Publication Abstract from PubMed
Current views of multidrug (MD) recognition focus on large drug-binding cavities with flexible elements. However, MD recognition in BmrR is supported by a small, rigid drug-binding pocket. Here, a detailed description of MD binding by the noncanonical BmrR protein is offered through the combined use of X-ray and solution studies. Low shape complementarity, suboptimal packing, and efficient burial of a diverse set of ligands is facilitated by an aromatic docking platform formed by a set of conformationally fixed aromatic residues, hydrophobic pincer pair that locks the different drug structures on the adaptable platform surface, and a trio of acidic residues that enables cation selectivity without much regard to ligand structure. Within the binding pocket is a set of BmrR-derived H-bonding donor and acceptors that solvate a wide range of ligand polar substituent arrangements in a manner analogous to aqueous solvent.
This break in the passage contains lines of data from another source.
===== config.mk =====
export PLATFORM = sky130hd
export DESIGN_NAME = rua_run_ctrl
export DESIGN_NICKNAME = d
export VERILOG_FILES = /design/src/rtl/rua_run_ctrl.sv
export SDC_FILE = /design/constraint.sdc
export NUM_CORES = 1
export LEC_CHECK = 0
export CORE_MARGIN = 3
export CORE_UTILIZATION = 47
export DETAILED_ROUTE_END_ITERATION = 7
export PLACE_DENSITY = 0.95
export SYNTH_ARGS = -nofsm -noshare
export SYNTH_HDL_FRONTEND = slang
export SYNTH_SLANG_ARGS = --single-unit

===== constraint.sdc =====
create_clock -name clk -period 4.4 [get_ports clk]
set_input_delay 1.1 -clock clk [delete_from_list [all_inputs] [get_ports clk]]
set_output_delay 1.1 -clock clk [all_outputs]
set_load 0.01 [all_outputs]

===== src/rtl/rua_run_ctrl.sv =====
// Run controller for the rua core: holds the core in reset and streams a byte image into RAM.
// It then runs the core until a tohost store or cycle-budget expiry and latches the result.
module rua_run_ctrl #(
    parameter int unsigned             ADDR_WIDTH  = 32,
    parameter int unsigned             DATA_WIDTH  = 32,
    parameter int unsigned             MEM_BYTES   = 5300,
    parameter int unsigned             MAX_CYCLES  = 100,
    parameter logic [ADDR_WIDTH-1:0]   TOHOST_ADDR = ADDR_WIDTH'(32'h0000_1000),
    parameter int unsigned             CNT_WIDTH   = 32
) (
    input  logic                  clk,
    input  logic                  rst,
    input  logic                  start,
    input  logic                  ld_valid,
    input  logic [7:0]            ld_data,
    input  logic                  ld_last,
    output logic                  ld_ready,
    output logic                  ram_we,
    output logic [ADDR_WIDTH-1:0] ram_addr,
    output logic [7:0]            ram_wdata,
    output logic                  cpu_rst,
    input  logic                  mon_we,
    input  logic [ADDR_WIDTH-1:0] mon_addr,
    input  logic [DATA_WIDTH-1:0] mon_wdata,
    output logic                  done,
    output logic                  pass,
    output logic                  timeout,
    output logic                  load_err,
    output logic [DATA_WIDTH-1:0] exit_code,
    output logic [CNT_WIDTH-1:0]  cycles
);

    localparam int unsigned PTR_W = $clog2(MEM_BYTES + 1);
    localparam int unsigned BUD_W = $clog2(MAX_CYCLES + 1);
    localparam logic [PTR_W-1:0] PTR_MAX  = PTR_W'(MEM_BYTES);
    localparam logic [BUD_W-1:0] BUD_LAST = BUD_W'(MAX_CYCLES - 1);

    typedef enum logic [2:0] {
        S_IDLE,
        S_LOAD,
        S_RELEASE,
        S_RUN,
        S_DONE
    } state_t;

    state_t           state;
    logic [PTR_W-1:0] ptr;
    // Budget tracked separately so a narrow, saturating cycles output cannot stall expiry.
    logic [BUD_W-1:0] budget;
    logic             tohost_hit;

    // Load path is combinational so each byte lands in RAM in its handshake cycle.
    assign ld_ready   = (state == S_LOAD) && (ptr < PTR_MAX);
    assign ram_we     = ld_valid && ld_ready;
    assign ram_addr   = ADDR_WIDTH'(ptr);
    assign ram_wdata  = ld_data;
    assign tohost_hit = mon_we && (mon_addr == TOHOST_ADDR);

    always_ff @(posedge clk) begin
        if (rst) begin
            state     <= S_IDLE;
            ptr       <= '0;
            budget    <= '0;
            cpu_rst   <= 1'b1;
            done      <= 1'b0;
            pass      <= 1'b0;
            timeout   <= 1'b0;
            load_err  <= 1'b0;
            exit_code <= '0;
            cycles    <= '0;
        end else begin
            case (state)
                S_IDLE: begin
                    if (start) begin
                        state <= S_LOAD;
                        ptr   <= '0;
                    end
                end

                S_LOAD: begin
                    if (ram_we) begin
                        ptr <= ptr + PTR_W'(1);
                        if (ld_last) begin
                            state <= S_RELEASE;
                        end
                    end else if (!ld_ready) begin
                        state    <= S_DONE;
                        done     <= 1'b1;
                        load_err <= 1'b1;
                        pass     <= 1'b0;
                    end
                end

                S_RELEASE: begin
                    state   <= S_RUN;
                    cycles  <= '0;
                    budget  <= '0;
                    cpu_rst <= 1'b0;
                end

                S_RUN: begin
                    if (cycles != {CNT_WIDTH{1'b1}}) begin
                        cycles <= cycles + CNT_WIDTH'(1);
                    end
                    budget <= budget + BUD_W'(1);
                    // A tohost store wins over budget expiry in the same cycle.
                    if (tohost_hit) begin
                        exit_code <= mon_wdata;
                        pass      <= (mon_wdata == DATA_WIDTH'(1));
                        timeout   <= 1'b0;
                        done      <= 1'b1;
                        cpu_rst   <= 1'b1;
                        state     <= S_DONE;
                    end else if (budget == BUD_LAST) begin
                        timeout <= 1'b1;
                        pass    <= 1'b0;
                        done    <= 1'b1;
                        cpu_rst <= 1'b1;
                        state   <= S_DONE;
                    end
                end

                S_DONE: begin
                    if (start) begin
                        state     <= S_LOAD;
                        ptr       <= '0;
                        done      <= 1'b0;
                        pass      <= 1'b0;
                        timeout   <= 1'b0;
                        load_err  <= 1'b0;
                        exit_code <= '0;
                        cycles    <= '0;
                    end
                end

                default: begin
                    state <= S_IDLE;
                end
            endcase
        end
    end

endmodule


**After elaboration in Yosys (flattened, before gate mapping)**

Cells that the tools add are included.

- Add/subtract/negate cells: 3
- Magnitude comparators: 1
- Equality and inequality tests: 18
- Multiplexer cells: 31
- Reductions and logical operators: 19

Operator list:

| operator | count |
|---|---|
| $mux W32 | 3 |
| $pmux W32 S3 | 1 |
| $pmux W32 S2 | 1 |
| $add A32 B1 Y32 const B | 1 |
| $eq A32 B1 Y1 const B | 1 |
| $eq A32 B13 Y1 const B | 1 |
| $ne A32 B32 Y1 const B | 1 |
| $mux W13 | 2 |
| $pmux W13 S2 | 1 |
| $mux W3 | 6 |
| $pmux W7 S2 | 1 |
| $add A13 B1 Y13 const B | 1 |
| $lt A13 B13 Y1 const B | 1 |
| $ne A2 B2 Y1 const B | 6 |
| $pmux W3 S4 | 1 |
| $reduce_and A3 Y1 | 4 |
| $mux W1 | 10 |
| $ne A3 B3 Y1 const B | 3 |
| $reduce_and A4 Y1 | 2 |
| $reduce_bool A2 Y1 | 4 |
| $add A7 B1 Y7 const B | 1 |
| $eq A7 B7 Y1 const B | 1 |
| $eq A3 B2 Y1 const B | 2 |
| $pmux W1 S2 | 3 |
| other kinds (10) | 14 |

- Bits in registers: 92
- Input port bits: 78
- Output and inout bits: 111
- Logic and storage cells: 82

**Depth between registers and ports, before layout**

- Depth in word-level cells: 5
- Depth in mapped cells: 9
- Depth with buffers taken out: 6

**Worst setup path before layout**

Ideal clock, no wire load.

- Path kind: input to output
- From: in ld_valid
- To: out ram_we
- Data arrival time: 1467 ps
- Data required time: 3300 ps
- Path slack: 1833 ps
- Cell stages on the path: 2
- Path through: nand3b_1 > nor3_1

- Word-level cells in the longest chain between the ends: 1

RTL lines:

| what | RTL line | source |
|---|---|---|
| start, declared | 14 | `input logic ld_valid,` |
| $logic_and A1 B1 Y1 | 54 | `assign ram_we = ld_valid && ld_ready;` |
| end, declared | 18 | `output logic ram_we,` |

No other way between the ends.

**Worst setup path after layout**

- From: reg ptr[2]
- To: out ld_ready

- Word-level cells in the longest chain between the ends: 2

RTL lines:

| what | RTL line | source |
|---|---|---|
| start, declared | 47 | `logic [PTR_W-1:0] ptr;` |
| start signal, assigned | 82 | `ptr <= ptr + PTR_W'(1);` |
| $lt A13 B13 Y1 | 53 | `assign ld_ready = (state == S_LOAD) && (ptr < PTR_MAX);` |
| $logic_and A1 B1 Y1 | 53 |  |
| end, declared | 17 | `output logic ld_ready,` |

No other way between the ends.

==> results.txt <==
----------------------------------------------------
[Route]
  Vias per cell ... ~5.7
  Post-detailed-route wirelength per cell ... 16.2 um
  Total Wirelength ... ~14 mm
  Number of DRC violations after detailed-routing iteration 0 ... between 300 and 400
  Initial DRT Pass Iterations ... 5
  Via count of the routed design ... approximately 4800
  Antenna Nets Post-Route ... 0
  Post-detailed-route DRC marker count ... 0

[GRT]
  Via count of the first global-routing pass ... approximately 4700
  First-pass GRT wire length ... 22.2 mm
  GRT overflow ... 0
  GRT Total Usage ... 24.1%
  Maximum number of pins on one net before global-route repair ... 36
  Initial antenna violation count ... 0

[Critical path]
  Worst-path fanout max ... 8
  Cells along the critical path ... o211ai_1, a211oi_1, nor4_1, clkdlybuf4s50_1
  Critical R2R Launch ... state[1]$_SDFFE_PP0P_
  Required time worst endpoint ... 3.30 ns
  Family of cells with the greatest summed delay on the critical path ... simple AND/OR/NAND/NOR gates
  Setup CP Type ... flop to output pin
  Total number of cells along the worst setup path ... 4
  Slowest stage cell on the critical path ... nor4_1
  Nature of the critical path endpoint ... output pin
  Largest stage delay, worst path ... about 0.79 ns
  Worst setup startpoint ... ptr[2]$_SDFFE_PP0P_
  WP buf/inv ... 1
  Type of element launching the critical path ... flop
  Number of cells traversed by the worst register-to-register path ... 5
  Data arrival, critical path ... about 2.6 ns

[Clocking]
  Cts repair resizes ... 0
  H-tree levels ... 3
  Number of buffers created by CTS ... 9
  Root buffer selected by CTS ... clkbuf_8
  CTS tree ... built
  Number of buffers between clock root and the deepest sink ... 2
  Worst-Skew Late Latency ... about 0.37 ns
  Buffers inserted by post-CTS timing repair ... 0
  Num Clock Sinks ... 92
  Cts hold-fix bufs ... 0
  Clock slew seen by the registers of the worst setup and hold paths ... roughly 0.10 ns

[Placed design]
  Buffers added on ports ... roughly 150
  Half-perimeter wire length of the detailed placement result ... 10.3 mm
  Post-Place Cells ... ~820
  Last weighted congestion value of the routability-driven placer ... slightly above 0.9

[Timing]
  Hold WS ... ~0.46 ns
  Fin crit share ... 84.8%
  Final count of hold timing violations ... 0
  Unrepaired setup endpoints after global routing ... no
  Final slew viol count ... 0
  Worst slew margin ... between 20% and 30%
  Setup-violating endpoint count in the final report ... 0
  Total negative slack for setup checks ... 0 ns
  Tightest Pin Transition ... around 1.1 ns
  Setup skew after layout ... around 0.0093 ns
  Min cycle time layout ... ~3.7 ns
  Upper clock frequency limit ... 268 MHz

[Synth]
  Post-synth top flop ... dfxtp_1
  Yosys warns ... 0
  Portion of the post-synthesis area used by sequential elements ... between 30% and 40%
  Avg Synthesized Cell Area ... around 8.1 um^2
  Count of flip-flops with a built-in enable after synthesis ... 0
  FFs w/ async S/R, synth ... 0%
  Distinct cell type count of the synthesized netlist ... 47
  Number of instances in the synthesized netlist ... around 570
  FF+latch count, synth ... 92
  Synthesized cell area ... about 4700 um^2

[Floorplan]
  DIE WIDTH ... between 100 and 150 um
  Die outline area ... around 11000 um^2
  Number of core rows ... 35
  Floorplan Core Area ... between 9000 and 10000 um^2
  Die outline height ... about 110 um
  Number of top-level pins ... roughly 190
  Initial standard-cell utilization of the core ... between 40% and 50%

[Finish]
  Post-synthesis to final-layout area growth ... 36.2%
  Fill cell count ... between 700 and 800
  Number of standard cells in the layout, taps in and fillers out ... between 800 and 900
  Multi-input gate area ... about 2500 um^2
  Register Area ... around 1800 um^2
  Post-layout utilization of the core ... 67.4%
  Number of nets in the layout ... around 790
  Proportion of layout cells with a drive suffix above 1 ... 4.23%
  Leading cell type in the layout, fill and taps excluded ... clkdlybuf4s50_1
  Most used cells in the layout excluding fill and tap cells ... clkdlybuf4s50_1, nand2_1, dfxtp_1, a21oi_1, mux2i_1
  Antenna cells ... 0

[Hold path]
  Hold Path Stages ... 2
  Hold path startpoint ... exit_code[4]$_SDFFE_PP0P_
  Type of the tightest min-delay check ... flop to flop

[Power and ir drop]
  Portion of total power attributed to combinational logic ... 14.7%
  Clock power share ... 34.7%
  Internal cell power ... approximately 0.0013 W
  Switching pwr ... ~0.00046 W
  Switching portion of total power ... a little over a quarter
  Worst ir drop on vdd ... between 150 and 200 uV
  Leakage power summed over all cells ... around 2.3 nW
  Sequential cell fraction of total power ... 50.6%
  Power density over cell area ... approximately 270 nW/um^2

[Outcome]
  Result of the run ... complete, no violations

[Flow run]
  Max Cap Viol ... 0

----------------------------------------------------
## layout make-up
| cell class | count | share of cell area, % |
|---|---|---|
| clock buffers | 10 | 2.17 |
| clock inverters | 6 | 1.10 |
| inverters | 5 | 0.296 |
| multi-input cells | 439 | 40.1 |
| flip-flops and latches | 92 | 29.0 |
| well taps | 129 | 2.54 |
| repair buffers | 158 | 24.7 |
## worst register-to-register path: cells and delay by family (launching register included)
family	cells	cell delay, ns
AOI/OAI and AO/OA	3	1.39
and+or+nand+nor	2	0.80
DFF	1	0.52
## through the flow
| step | total power [W] | area [um^2] | setup WS, ns |
|---|---|---|---|
| detailed placement | 0.00114 | 6140 | 0.746 |
| global placement | 0.00113 | 6140 | 0.737 |
| global route | 0.00178 | 6340 | 0.348 |
| finish | 0.00171 | 6340 | 0.670 |
| floorplan | 0.00103 | 4730 | 1.83 |
| CTS | 0.00172 | 6340 | 0.663 |
## synthesized netlist by cell type, types with 5 or more instances
master | count | area [um^2]
nand2_1 | 99 | 372
dfxtp_1 | 92 | 1840
a21oi_1 | 44 | 220
mux2i_1 | 32 | 320
o21ai_0 | 29 | 145
or3_1 | 29 | 181
buf_4 | 27 | 203
nor2_1 | 27 | 101
nand3_1 | 23 | 115
nand4_1 | 20 | 125
clkbuf_1 | 15 | 56.3
nor4_1 | 14 | 87.6
or4_1 | 13 | 97.6
buf_2 | 9 | 45.0
and3_1 | 8 | 50.1
nor3_1 | 8 | 40.0
o211ai_1 | 8 | 60.1
and4_1 | 7 | 61.3
o21ai_1 | 6 | 30.0
o31ai_1 | 6 | 45.0
inv_1 | 5 | 18.8
## registers in the layout (all words and copies together) (netlist names)
name       cells
timeout        1
pass           1
exit_code     32
cycles        32
done           1
ptr           13
cpu_rst        1
budget         7
state          3
load_err       1
## final timing paths
kind	endpoint	slack (ns)
setup reg to reg	cycles[3]$_SDFFE_PP0P_	1.62
hold reg to reg	exit_code[4]$_SDFFE_PP0P_	0.46
hold / removal	exit_code[4]$_SDFFE_PP0P_	0.46
setup / recovery	ld_ready	0.67
## cells by family (layout without fill, tap and decap cells)
logic type / count (synthesis) / count (layout) / synth area share (%)
AND/OR/NAND/NOR: 272 / 272 / 30.6
AO/OA/AOI/OAI: 107 / 107 / 13.4
flip-flops: 92 / 92 / 39.5
buffers and inverters: 59 / 179 / 7.49
multiplexers: 32 / 32 / 6.88
XOR/XNOR: 6 / 6 / 1.13
adder cells (fa/ha/maj): 3 / 3 / 0.806
other: 1 / 19 / 0.0805
## power by group through the flow
stage	registers [W]	clock network [W]	logic, W
after global routing	0.000871	0.000637	0.000275
after detailed placement	0.000886	0	0.000249
final	0.000868	0.000595	0.000252
after global placement	0.000885	0	0.000243
after CTS	0.000867	0.000606	0.000250
after floorplan	0.000887	0	0.000140
## layer usage
| metal | vias to the layer above | part of all wire (%) | global-route usage (%) |
|---|---|---|---|
| li1 | 2300 | - | - |
| met1 | 2230 | 38 | 27.6 |
| met2 | 245 | 50 | 41.7 |
| met3 | 22 | 10 | 8.33 |
| met4 | 0 | 1.7 | 8.23 |
| met5 | - | 0 | 0 |
Note: power is estimated with default switching activity, not from simulation.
Energetic analyses of MD binding by BmrR are consistent with structural data. A common binding orientation for the different BmrR ligands is in line with promiscuous allosteric regulation.
Structural contributions to multidrug recognition in the multidrug resistance (MDR) gene regulator, BmrR.,Bachas S, Eginton C, Gunio D, Wade H Proc Natl Acad Sci U S A. 2011 Jul 5;108(27):11046-51. Epub 2011 Jun 20. PMID:21690368[1]
From MEDLINE®/PubMed®, a database of the U.S. National Library of Medicine.